As NewsBTC informed, Square will develop a Bitcoin-only Decentralized Exchange. However, will they work in conjunction with Bisq, the “peer-to-peer trading network”? Jack Dorsey seemed to confirm that both organizations are going to start talking at the very least. Why does this matter? What makes Bisq special? Keep reading to find out.
The Tweets That Point To Bisq
— jack⚡️ (@jack) August 27, 2021
Bisq answered that tweet with which Dorsey announced that his company’s TBD project would be to “build an open platform to create a decentralized exchange for Bitcoin.” The Bisq people claimed that they’ve been building their product “to be the go-to peer-to-peer DEX for bitcoin power-users.”Then, they offered collaboration, “Our heads together could result in something better than any of us could imagine.”
Dorsey answered “Def!” and copied Mike Brock, leader of the TBD project.
That exchange doesn’t guarantee anything, sure. But the organizations will meet, and they seem to share a lot philosophically speaking. The Bitcoin community, for its part, reacted under Jack’s tweet with a lot of “This is the way,” exciting .gifs, and Bisq praise.
BTC price chart for 08/29/2021 on Coinbase | Source: BTC/USD on TradingView.com
Why Will Dorsey’s DEX Be Bitcoin-Only?
In NewsBTC’s announcement of Square’s Decentralized Exchange project, we quoted:
Jack Dorsey’s tweet quoted an extensive thread by Square executive Mike Brock, TBD project head, who outlined the potential development paths for the open-source DEX.
“We believe Bitcoin will be the native currency of the internet. While there are many projects that will help make the internet more decentralized, our focus is solely on a sound global monetary system for all. But including all requires a few pieces we think we are missing.” Brock said in one of his tweets.
This is in tune with ideas expressed by Dorsey himself.
The reason I have so much passion for #Bitcoin is largely because of the model it demonstrates: a foundational internet technology that is not controlled or influenced by any single individual or entity. This is what the internet wants to be, and over time, more of it will be.
— jack⚡️ (@jack) January 14, 2021
After all, Square created the Bitcoin-focused TBD “with the sole goal of making it easy to create non-custodial, permissionless, and decentralized financial services.”
Square is creating a new business (joining Seller, Cash App, & Tidal) focused on building an open developer platform with the sole goal of making it easy to create non-custodial, permissionless, and decentralized financial services. Our primary focus is #Bitcoin. Its name is TBD.

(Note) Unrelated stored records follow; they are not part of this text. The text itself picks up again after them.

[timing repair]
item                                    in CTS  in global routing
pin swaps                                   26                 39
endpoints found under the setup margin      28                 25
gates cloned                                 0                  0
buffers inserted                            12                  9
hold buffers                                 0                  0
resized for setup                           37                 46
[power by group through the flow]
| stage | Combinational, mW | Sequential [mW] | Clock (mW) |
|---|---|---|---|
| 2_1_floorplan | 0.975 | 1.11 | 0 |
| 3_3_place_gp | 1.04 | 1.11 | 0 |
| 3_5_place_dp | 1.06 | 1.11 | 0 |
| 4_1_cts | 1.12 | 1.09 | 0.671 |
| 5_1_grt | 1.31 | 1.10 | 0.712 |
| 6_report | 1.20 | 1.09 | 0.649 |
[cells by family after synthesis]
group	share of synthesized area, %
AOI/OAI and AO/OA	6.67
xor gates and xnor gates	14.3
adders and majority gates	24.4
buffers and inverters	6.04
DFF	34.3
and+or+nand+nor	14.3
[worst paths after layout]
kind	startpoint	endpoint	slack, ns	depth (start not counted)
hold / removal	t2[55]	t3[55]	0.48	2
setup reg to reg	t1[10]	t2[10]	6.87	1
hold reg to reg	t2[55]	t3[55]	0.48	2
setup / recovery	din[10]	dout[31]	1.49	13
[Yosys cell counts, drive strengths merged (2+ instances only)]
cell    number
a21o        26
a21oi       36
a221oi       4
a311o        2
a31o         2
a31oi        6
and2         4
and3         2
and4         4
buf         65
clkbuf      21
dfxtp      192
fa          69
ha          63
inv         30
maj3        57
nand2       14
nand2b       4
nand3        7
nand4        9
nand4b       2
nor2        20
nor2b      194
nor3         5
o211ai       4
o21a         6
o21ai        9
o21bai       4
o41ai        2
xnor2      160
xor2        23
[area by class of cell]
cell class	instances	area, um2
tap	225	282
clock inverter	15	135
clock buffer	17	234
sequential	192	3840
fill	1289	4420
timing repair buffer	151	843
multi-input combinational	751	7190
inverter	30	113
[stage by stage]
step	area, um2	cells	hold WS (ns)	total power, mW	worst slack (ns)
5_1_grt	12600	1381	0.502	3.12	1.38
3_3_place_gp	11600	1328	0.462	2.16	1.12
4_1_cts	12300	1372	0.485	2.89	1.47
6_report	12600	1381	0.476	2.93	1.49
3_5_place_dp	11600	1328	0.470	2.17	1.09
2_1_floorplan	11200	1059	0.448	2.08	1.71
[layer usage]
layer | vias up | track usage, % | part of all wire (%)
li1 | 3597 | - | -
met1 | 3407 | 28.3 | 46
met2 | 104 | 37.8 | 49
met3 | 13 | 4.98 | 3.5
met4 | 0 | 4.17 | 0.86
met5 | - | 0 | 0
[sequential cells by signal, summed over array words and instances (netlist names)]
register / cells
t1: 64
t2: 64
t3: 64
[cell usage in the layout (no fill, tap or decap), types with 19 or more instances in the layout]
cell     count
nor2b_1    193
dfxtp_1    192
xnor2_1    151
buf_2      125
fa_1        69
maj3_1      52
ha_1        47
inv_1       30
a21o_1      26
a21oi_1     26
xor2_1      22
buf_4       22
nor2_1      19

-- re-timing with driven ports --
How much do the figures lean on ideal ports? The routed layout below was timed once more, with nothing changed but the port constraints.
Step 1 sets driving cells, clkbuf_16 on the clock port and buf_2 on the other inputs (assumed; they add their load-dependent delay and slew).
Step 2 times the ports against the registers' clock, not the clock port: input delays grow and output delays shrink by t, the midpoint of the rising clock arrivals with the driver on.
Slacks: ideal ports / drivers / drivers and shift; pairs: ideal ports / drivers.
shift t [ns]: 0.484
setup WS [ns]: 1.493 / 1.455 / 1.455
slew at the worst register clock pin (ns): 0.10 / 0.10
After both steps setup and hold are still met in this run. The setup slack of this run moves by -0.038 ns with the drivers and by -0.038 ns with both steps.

— jack⚡️ (@jack) July 15, 2021
Everything That Makes Bisq Special
A couple of years ago, Manfred Karrer, Bisq co-founder, spoke to CoinDesk.”The goal is to become as decentralized and censorship-resistant as bitcoin. That’s a very high goal and it took bitcoin a very long time to get there,” he said. On Bisq’s site, they claim that “Bisq is code, not a company.” And said software is “open-source and community-driven.” What else makes Bisq special? Well…
Related Reading | Running Bitcoin: Passing The Torch From Hal Finney To Jack Dorsey
- First of all, “It’s software you run on your own hardware, which connects to other people running the Bisq software to facilitate trades.” Sort of like how torrents work.
- Bisq does not hold Bitcoin or any national currency. All the deals are between “the trading peers themselves.” And Bisq only has minimal information about either of them. Also, “no data is stored on who trades with whom.”
- And speaking about privacy. “All Bisq data is transferred over its own secure peer-to-peer network, which is built on top of the Tor network—no central servers.”
- The service doesn’t require registration.
- To grease the wheels, “Both traders are required to pay security deposits, which are refunded after trades are completed.”
- Bisq doesn’t accept Paypal or credit cards because chargebacks are too easy.
- Bisq eliminates “the need for trusted third party exchange services.”
- The Bisq network “is fully peer-to-peer in that it requires no centrally-controlled servers and has no single points of failure.”
However, you should also know that someone hacked Bisq that one time, stealing $250K.